DATA:
• • • • • • •

## src/sv/pfc_pkg.sv

```systemverilog
// Shared types, constants and helper functions of the Playfair cipher stream.
package pfc_pkg;

  // Alphabet and grid dimensions.
  localparam int unsigned LETTERS    = 26;
  localparam int unsigned GRID_CELLS = 25;
  localparam int unsigned GRID_SIDE  = 5;
  localparam int unsigned LETTER_W   = 5;
  localparam int unsigned POS_W      = 5;
  localparam int unsigned RC_W       = 3;
  localparam int unsigned CHAR_W     = 7;

  // Letter indexes with a special role.
  localparam logic [LETTER_W-1:0] LETTER_I    = 5'd8;
  localparam logic [LETTER_W-1:0] LETTER_J    = 5'd9;
  localparam logic [LETTER_W-1:0] LETTER_X    = 5'd23;
  localparam logic [LETTER_W-1:0] LETTER_LAST = 5'd25;

  // ASCII anchors.
  localparam logic [7:0] ASCII_UPPER_A = 8'h41;
  localparam logic [7:0] ASCII_UPPER_Z = 8'h5A;
  localparam logic [7:0] ASCII_LOWER_A = 8'h61;
  localparam logic [7:0] ASCII_LOWER_Z = 8'h7A;
  localparam logic [7:0] ASCII_CASE    = 8'h20;

  // Configuration port.
  localparam int unsigned PADDR_W = 3;
  localparam int unsigned PDATA_W = 32;
  localparam logic        REG_MODE = 1'b0;

  // Input operation codes.
  typedef enum logic [2:0] {
    OP_CLEAR  = 3'd0,
    OP_KEY    = 3'd1,
    OP_FINISH = 3'd2,
    OP_TEXT   = 3'd3,
    OP_END    = 3'd4
  } op_e;

  // Decoded input byte.
  typedef struct packed {
    logic                valid;
    logic [LETTER_W-1:0] letter;
  } letter_t;

  // Row and column of a grid cell.
  typedef struct packed {
    logic [RC_W-1:0] row;
    logic [RC_W-1:0] col;
  } rc_t;

  // One result transaction.
  typedef struct packed {
    logic [CHAR_W-1:0] out_char;
    logic              last;
  } result_t;

  // Results handed from the engine to the output queue.
  typedef struct packed {
    logic    push;
    logic    two;
    result_t r0;
    result_t r1;
  } push_t;

  // Folds case, drops non-letters and maps j onto i.
  function automatic letter_t to_letter(input logic [7:0] b);
    logic [7:0] c;
    letter_t    res;
    c = b;
    if (b >= ASCII_UPPER_A && b <= ASCII_UPPER_Z) begin
      c = b + ASCII_CASE;
    end
    res.valid  = (c >= ASCII_LOWER_A) && (c <= ASCII_LOWER_Z);
    res.letter = LETTER_W'(c - ASCII_LOWER_A);
    if (res.letter == LETTER_J) begin
      res.letter = LETTER_I;
    end
    return res;
  endfunction

  // Splits a grid position into row and column.
  function automatic rc_t pos_to_rc(input logic [POS_W-1:0] pos);
    rc_t res;
    res = '0;
    for (int r = 0; r < GRID_SIDE; r++) begin
      for (int c = 0; c < GRID_SIDE; c++) begin
        if (pos == POS_W'(r * GRID_SIDE + c)) begin
          res.row = RC_W'(r);
          res.col = RC_W'(c);
        end
      end
    end
    return res;
  endfunction

  // Adds the cipher shift modulo five: one to encipher, four to decipher.
  function automatic logic [RC_W-1:0] shift_mod5(input logic [RC_W-1:0] v, input logic dec);
    logic [RC_W-1:0] res;
    if (dec) begin
      res = (v == '0) ? RC_W'(GRID_SIDE - 1) : v - 1'b1;
    end else begin
      res = (v == RC_W'(GRID_SIDE - 1)) ? '0 : v + 1'b1;
    end
    return res;
  endfunction

  // Grid position of a row and column.
  function automatic logic [POS_W-1:0] rc_to_pos(input logic [RC_W-1:0] row,
                                                 input logic [RC_W-1:0] col);
    return {row[2:0], 2'b00} + POS_W'(row) + POS_W'(col);
  endfunction

  // ASCII code of a letter index.
  function automatic logic [CHAR_W-1:0] letter_to_char(input logic [LETTER_W-1:0] l);
    return CHAR_W'(ASCII_LOWER_A) + CHAR_W'(l);
  endfunction

endpackage

```

## src/sv/pfc_in_if.sv

```systemverilog
// Input channel: operation code and raw byte with a valid/ready handshake.
interface pfc_in_if;
  logic       valid;
  logic       ready;
  logic [2:0] op;
  logic [7:0] char_byte;

  modport source (output valid, output op, output char_byte, input ready);
  modport sink (input valid, input op, input char_byte, output ready);
endinterface

```

## src/sv/pfc_out_if.sv

```systemverilog
// Output channel: one letter and its last flag with a valid/ready handshake.
interface pfc_out_if;
  logic       valid;
  logic       ready;
  logic [6:0] out_char;
  logic       last;

  modport source (output valid, output out_char, output last, input ready);
  modport sink (input valid, input out_char, input last, output ready);
endinterface

```

## src/sv/pfc_ram.sv

```systemverilog
// Generic RAM with one write port and two registered read ports.
module pfc_ram #(
  parameter int unsigned WIDTH = 5,
  parameter int unsigned DEPTH = 32
) (
  input  logic                     clk_i,
  input  logic                     we_i,
  input  logic [$clog2(DEPTH)-1:0] waddr_i,
  input  logic [WIDTH-1:0]         wdata_i,
  input  logic [$clog2(DEPTH)-1:0] raddr_a_i,
  input  logic [$clog2(DEPTH)-1:0] raddr_b_i,
  output logic [WIDTH-1:0]         rdata_a_o,
  output logic [WIDTH-1:0]         rdata_b_o
);

  logic [WIDTH-1:0] mem_q [DEPTH];
  logic [WIDTH-1:0] rdata_a_q;
  logic [WIDTH-1:0] rdata_b_q;

  // Write port.
  always_ff @(posedge clk_i) begin
    if (we_i) begin
      mem_q[waddr_i] <= wdata_i;
    end
  end

  // Registered read ports.
  always_ff @(posedge clk_i) begin
    rdata_a_q <= mem_q[raddr_a_i];
    rdata_b_q <= mem_q[raddr_b_i];
  end

  assign rdata_a_o = rdata_a_q;
  assign rdata_b_o = rdata_b_q;

endmodule

```

## src/sv/pfc_outq.sv

```systemverilog
// Two-entry result queue that drives the output channel.
module pfc_outq
  import pfc_pkg::*;
(
  input  logic             clk_i,
  input  logic             rst_ni,
  input  push_t            push_i,
  output logic             empty_o,
  pfc_out_if.source        out_o
);

  logic [1:0] count_q;
  result_t    e0_q;
  result_t    e1_q;
  logic       pop;

  assign pop         = out_o.valid && out_o.ready;
  assign empty_o     = (count_q == 2'd0);
  assign out_o.valid = (count_q != 2'd0);
  assign out_o.out_char = e0_q.out_char;
  assign out_o.last     = e0_q.last;

  // Fill level; the engine pushes only into an empty queue.
  always_ff @(posedge clk_i or negedge rst_ni) begin
    if (!rst_ni) begin
      count_q <= 2'd0;
    end else if (push_i.push) begin
      count_q <= push_i.two ? 2'd2 : 2'd1;
    end else if (pop) begin
      count_q <= count_q - 2'd1;
    end
  end

  // Entries shift toward the head as results are taken.
  always_ff @(posedge clk_i) begin
    if (push_i.push) begin
      e0_q <= push_i.r0;
      e1_q <= push_i.r1;
    end else if (pop) begin
      e0_q <= e1_q;
    end
  end

endmodule

```

## src/sv/pfc_engine.sv

```systemverilog
// Key grid and position memories with the sequencer that builds and reads them.
module pfc_engine
  import pfc_pkg::*;
(
  input  logic       clk_i,
  input  logic       rst_ni,
  input  logic       mode_i,
  pfc_in_if.sink     in_i,
  input  logic       q_empty_i,
  output push_t      push_o
);

  typedef enum logic [2:0] {
    S_IDLE,
    S_FILL,
    S_POS,
    S_GRID,
    S_EMIT
  } state_e;

  state_e              state_q;
  logic [LETTERS-1:0]  used_q;
  logic [POS_W-1:0]    fill_q;
  logic                pend_v_q;
  logic [LETTER_W-1:0] pend_l_q;
  logic                dec_q;
  logic [LETTER_W-1:0] fill_c_q;
  logic [LETTER_W-1:0] res0_q;
  logic [LETTER_W-1:0] res1_q;
  logic                two_q;

  logic                accept;
  op_e                 op;
  letter_t             in_l;
  logic [LETTER_W-1:0] wletter;
  logic                cand;
  logic                place;
  logic [LETTER_W-1:0] pos_raddr_b;
  logic [POS_W-1:0]    pos_rd_a;
  logic [POS_W-1:0]    pos_rd_b;
  logic [LETTER_W-1:0] grid_rd_a;
  logic [LETTER_W-1:0] grid_rd_b;
  rc_t                 rc_a;
  rc_t                 rc_b;
  logic [POS_W-1:0]    g0;
  logic [POS_W-1:0]    g1;
  logic                full;

  assign in_i.ready = (state_q == S_IDLE);
  assign accept     = in_i.valid && in_i.ready;
  assign op         = op_e'(in_i.op);
  assign in_l       = to_letter(in_i.char_byte);
  assign full       = (fill_q >= POS_W'(GRID_CELLS));

  // Placement of one letter into the grid, from a key byte or the fill sweep.
  always_comb begin
    wletter = in_l.letter;
    cand    = accept && (op == OP_KEY) && in_l.valid;
    if (state_q == S_FILL) begin
      wletter = fill_c_q;
      cand    = (fill_c_q != LETTER_J);
    end
  end
  assign place = cand && !full && !used_q[wletter];

  // Second position read: the partner letter, or x where a filler is inserted.
  assign pos_raddr_b = ((op == OP_END) || (!mode_i && pend_l_q == in_l.letter)) ?
                       LETTER_X : in_l.letter;

  // Row, column and rectangle rules on the two positions.
  always_comb begin
    rc_a = pos_to_rc(pos_rd_a);
    rc_b = pos_to_rc(pos_rd_b);
    if (rc_a.row == rc_b.row) begin
      g0 = rc_to_pos(rc_a.row, shift_mod5(rc_a.col, dec_q));
      g1 = rc_to_pos(rc_b.row, shift_mod5(rc_b.col, dec_q));
    end else if (rc_a.col == rc_b.col) begin
      g0 = rc_to_pos(shift_mod5(rc_a.row, dec_q), rc_a.col);
      g1 = rc_to_pos(shift_mod5(rc_b.row, dec_q), rc_b.col);
    end else begin
      g0 = rc_to_pos(rc_a.row, rc_b.col);
      g1 = rc_to_pos(rc_b.row, rc_a.col);
    end
  end

  // Grid cell to letter.
  pfc_ram #(
    .WIDTH (LETTER_W),
    .DEPTH (GRID_CELLS)
  ) u_grid (
    .clk_i     (clk_i),
    .we_i      (place),
    .waddr_i   (fill_q),
    .wdata_i   (wletter),
    .raddr_a_i (g0),
    .raddr_b_i (g1),
    .rdata_a_o (grid_rd_a),
    .rdata_b_o (grid_rd_b)
  );

  // Letter to grid cell.
  pfc_ram #(
    .WIDTH (POS_W),
    .DEPTH (LETTERS)
  ) u_pos (
    .clk_i     (clk_i),
    .we_i      (place),
    .waddr_i   (wletter),
    .wdata_i   (fill_q),
    .raddr_a_i (pend_l_q),
    .raddr_b_i (pos_raddr_b),
    .rdata_a_o (pos_rd_a),
    .rdata_b_o (pos_rd_b)
  );

  // Results toward the output queue.
  always_comb begin
    push_o.push        = (state_q == S_EMIT) && q_empty_i;
    push_o.two         = two_q;
    push_o.r0.out_char = letter_to_char(res0_q);
    push_o.r0.last     = !two_q;
    push_o.r1.out_char = letter_to_char(res1_q);
    push_o.r1.last     = 1'b1;
  end

  // Sequencer, key state and pending letter.
  always_ff @(posedge clk_i or negedge rst_ni) begin
    if (!rst_ni) begin
      state_q  <= S_IDLE;
      used_q   <= '0;
      fill_q   <= '0;
      pend_v_q <= 1'b0;
      pend_l_q <= '0;
      dec_q    <= 1'b0;
      fill_c_q <= '0;
      res0_q   <= '0;
      res1_q   <= '0;
      two_q    <= 1'b0;
    end else begin
      if (place) begin
        used_q[wletter] <= 1'b1;
        fill_q          <= fill_q + 1'b1;
      end
      case (state_q)
        S_IDLE: begin
          if (accept) begin
            dec_q <= mode_i;
            case (op)
              OP_CLEAR: begin
                used_q   <= '0;
                fill_q   <= '0;
                pend_v_q <= 1'b0;
                pend_l_q <= '0;
              end
              OP_FINISH: begin
                if (!full) begin
                  fill_c_q <= '0;
                  state_q  <= S_FILL;
                end
              end
              OP_TEXT: begin
                if (in_l.valid) begin
                  if (!pend_v_q) begin
                    pend_v_q <= 1'b1;
                    pend_l_q <= in_l.letter;
                  end else if (pend_l_q == in_l.letter && pend_l_q == LETTER_X) begin
                    // A literal xx pair passes through unchanged.
                    res0_q  <= LETTER_X;
                    res1_q  <= LETTER_X;
                    two_q   <= 1'b1;
                    state_q <= S_EMIT;
                    if (mode_i) begin
                      pend_v_q <= 1'b0;
                      pend_l_q <= '0;
                    end
                  end else begin
                    state_q <= S_POS;
                    // A doubled letter while enciphering keeps its second copy pending.
                    if (mode_i || pend_l_q != in_l.letter) begin
                      pend_v_q <= 1'b0;
                      pend_l_q <= '0;
                    end
                  end
                end
              end
              OP_END: begin
                if (pend_v_q) begin
                  res0_q   <= pend_l_q;
                  two_q    <= 1'b0;
                  pend_v_q <= 1'b0;
                  pend_l_q <= '0;
                  // The odd tail is emitted as is when deciphering or when it is x.
                  state_q  <= (mode_i || pend_l_q == LETTER_X) ? S_EMIT : S_POS;
                end
              end
              default: begin
              end
            endcase
          end
        end
        S_FILL: begin
          fill_c_q <= fill_c_q + 1'b1;
          if (fill_c_q == LETTER_LAST) begin
            state_q <= S_IDLE;
          end
        end
        S_POS: begin
          state_q <= S_GRID;
        end
        S_GRID: begin
          res0_q  <= grid_rd_a;
          res1_q  <= grid_rd_b;
          two_q   <= 1'b1;
          state_q <= S_EMIT;
        end
        S_EMIT: begin
          if (q_empty_i) begin
            state_q <= S_IDLE;
          end
        end
        default: begin
          state_q <= S_IDLE;
        end
      endcase
    end
  end

endmodule

```

## src/sv/playfair_cipher_stream.sv

```systemverilog
// Top level of the Playfair cipher stream: configuration port, engine and output queue.
//
// Usage: bytes enter on in_i with an operation code (clear key, key byte,
// finish key, text byte, end of message). Lower-case letters leave on out_o,
// one per transaction, with last set on the final letter caused by an input.
// The mode register at byte address 0 selects encipher (0) or decipher (1)
// and is written over the APB-style port; the user must write it only while
// the block is idle, which the block does not enforce. Key bytes, clear and
// unpaired text bytes are handled in the idle state. A text byte that completes
// a pair goes through accept and position read, grid read, capture, and
// hand-off to the output queue. A literal xx pair and an odd tail sent as
// is go through accept and hand-off; an odd tail padded with x goes through
// the same steps as a pair. Finish key sweeps the alphabet one letter a cycle
// through both memories. Results reach out_o in the cycle after hand-off.
// Reset clears the key state, the pending letter, the queue and the mode.
// The grid memories are not cleared; a key must be built before text.
// When the receiver stalls, up to two results wait in the queue while the
// next input is accepted; an item that produces results then waits until
// the queue has drained.
module playfair_cipher_stream
  import pfc_pkg::*;
(
  input  logic               clk_i,
  input  logic               rst_ni,
  pfc_in_if.sink             in_i,
  pfc_out_if.source          out_o,
  input  logic               psel,
  input  logic               penable,
  input  logic               pwrite,
  input  logic [PADDR_W-1:0] paddr,
  input  logic [PDATA_W-1:0] pwdata,
  output logic [PDATA_W-1:0] prdata,
  output logic               pready
);

  logic  mode_q;
  logic  q_empty;
  push_t push;

  // Configuration register.
  assign pready = 1'b1;
  assign prdata = (paddr[2] == REG_MODE) ? {{(PDATA_W-1){1'b0}}, mode_q} : '0;

  always_ff @(posedge clk_i or negedge rst_ni) begin
    if (!rst_ni) begin
      mode_q <= 1'b0;
    end else if (psel && penable && pwrite && pready && paddr[2] == REG_MODE) begin
      mode_q <= pwdata[0];
    end
  end

  // Grid build and lookup.
  pfc_engine u_engine (
    .clk_i     (clk_i),
    .rst_ni    (rst_ni),
    .mode_i    (mode_q),
    .in_i      (in_i),
    .q_empty_i (q_empty),
    .push_o    (push)
  );

  // Result queue.
  pfc_outq u_outq (
    .clk_i   (clk_i),
    .rst_ni  (rst_ni),
    .push_i  (push),
    .empty_o (q_empty),
    .out_o   (out_o)
  );

endmodule
```

## src/flat_wrapper.sv

```systemverilog
// flat-port wrapper written by rule: the top's interface ports become plain ports
module playfair_cipher_stream_flat import pfc_pkg::*;
  (clk_i, rst_ni, psel, penable, pwrite, paddr, pwdata, prdata, pready, in_i_valid, in_i_op, in_i_char_byte, in_i_ready, out_o_valid, out_o_out_char, out_o_last, out_o_ready);
  pfc_in_if in_i_i ();
  pfc_out_if out_o_i ();
  input  logic clk_i;
  input  logic rst_ni;
  input  logic psel;
  input  logic penable;
  input  logic pwrite;
  input  logic [PADDR_W-1:0] paddr;
  input  logic [PDATA_W-1:0] pwdata;
  output logic [PDATA_W-1:0] prdata;
  output logic pready;
  input wire logic [$bits(in_i_i.valid)-1:0] in_i_valid;
  input wire logic [$bits(in_i_i.op)-1:0] in_i_op;
  input wire logic [$bits(in_i_i.char_byte)-1:0] in_i_char_byte;
  output wire logic [$bits(in_i_i.ready)-1:0] in_i_ready;
  output wire logic [$bits(out_o_i.valid)-1:0] out_o_valid;
  output wire logic [$bits(out_o_i.out_char)-1:0] out_o_out_char;
  output wire logic [$bits(out_o_i.last)-1:0] out_o_last;
  input wire logic [$bits(out_o_i.ready)-1:0] out_o_ready;
  assign in_i_i.valid = in_i_valid;
  assign in_i_i.op = in_i_op;
  assign in_i_i.char_byte = in_i_char_byte;
  assign in_i_ready = in_i_i.ready;
  assign out_o_valid = out_o_i.valid;
  assign out_o_out_char = out_o_i.out_char;
  assign out_o_last = out_o_i.last;
  assign out_o_i.ready = out_o_ready;
  playfair_cipher_stream u_core (.clk_i(clk_i), .rst_ni(rst_ni), .in_i(in_i_i), .out_o(out_o_i), .psel(psel), .penable(penable), .pwrite(pwrite), .paddr(paddr), .pwdata(pwdata), .prdata(prdata), .pready(pready));
endmodule
```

• • • • • • •

WORK ORDER:
Filter the listing for the word "wire" and copy each line that has it.

YOUR RESPONSE:
  input wire logic [$bits(in_i_i.valid)-1:0] in_i_valid;
  input wire logic [$bits(in_i_i.op)-1:0] in_i_op;
  input wire logic [$bits(in_i_i.char_byte)-1:0] in_i_char_byte;
  output wire logic [$bits(in_i_i.ready)-1:0] in_i_ready;
  output wire logic [$bits(out_o_i.valid)-1:0] out_o_valid;
  output wire logic [$bits(out_o_i.out_char)-1:0] out_o_out_char;
  output wire logic [$bits(out_o_i.last)-1:0] out_o_last;
  input wire logic [$bits(out_o_i.ready)-1:0] out_o_ready;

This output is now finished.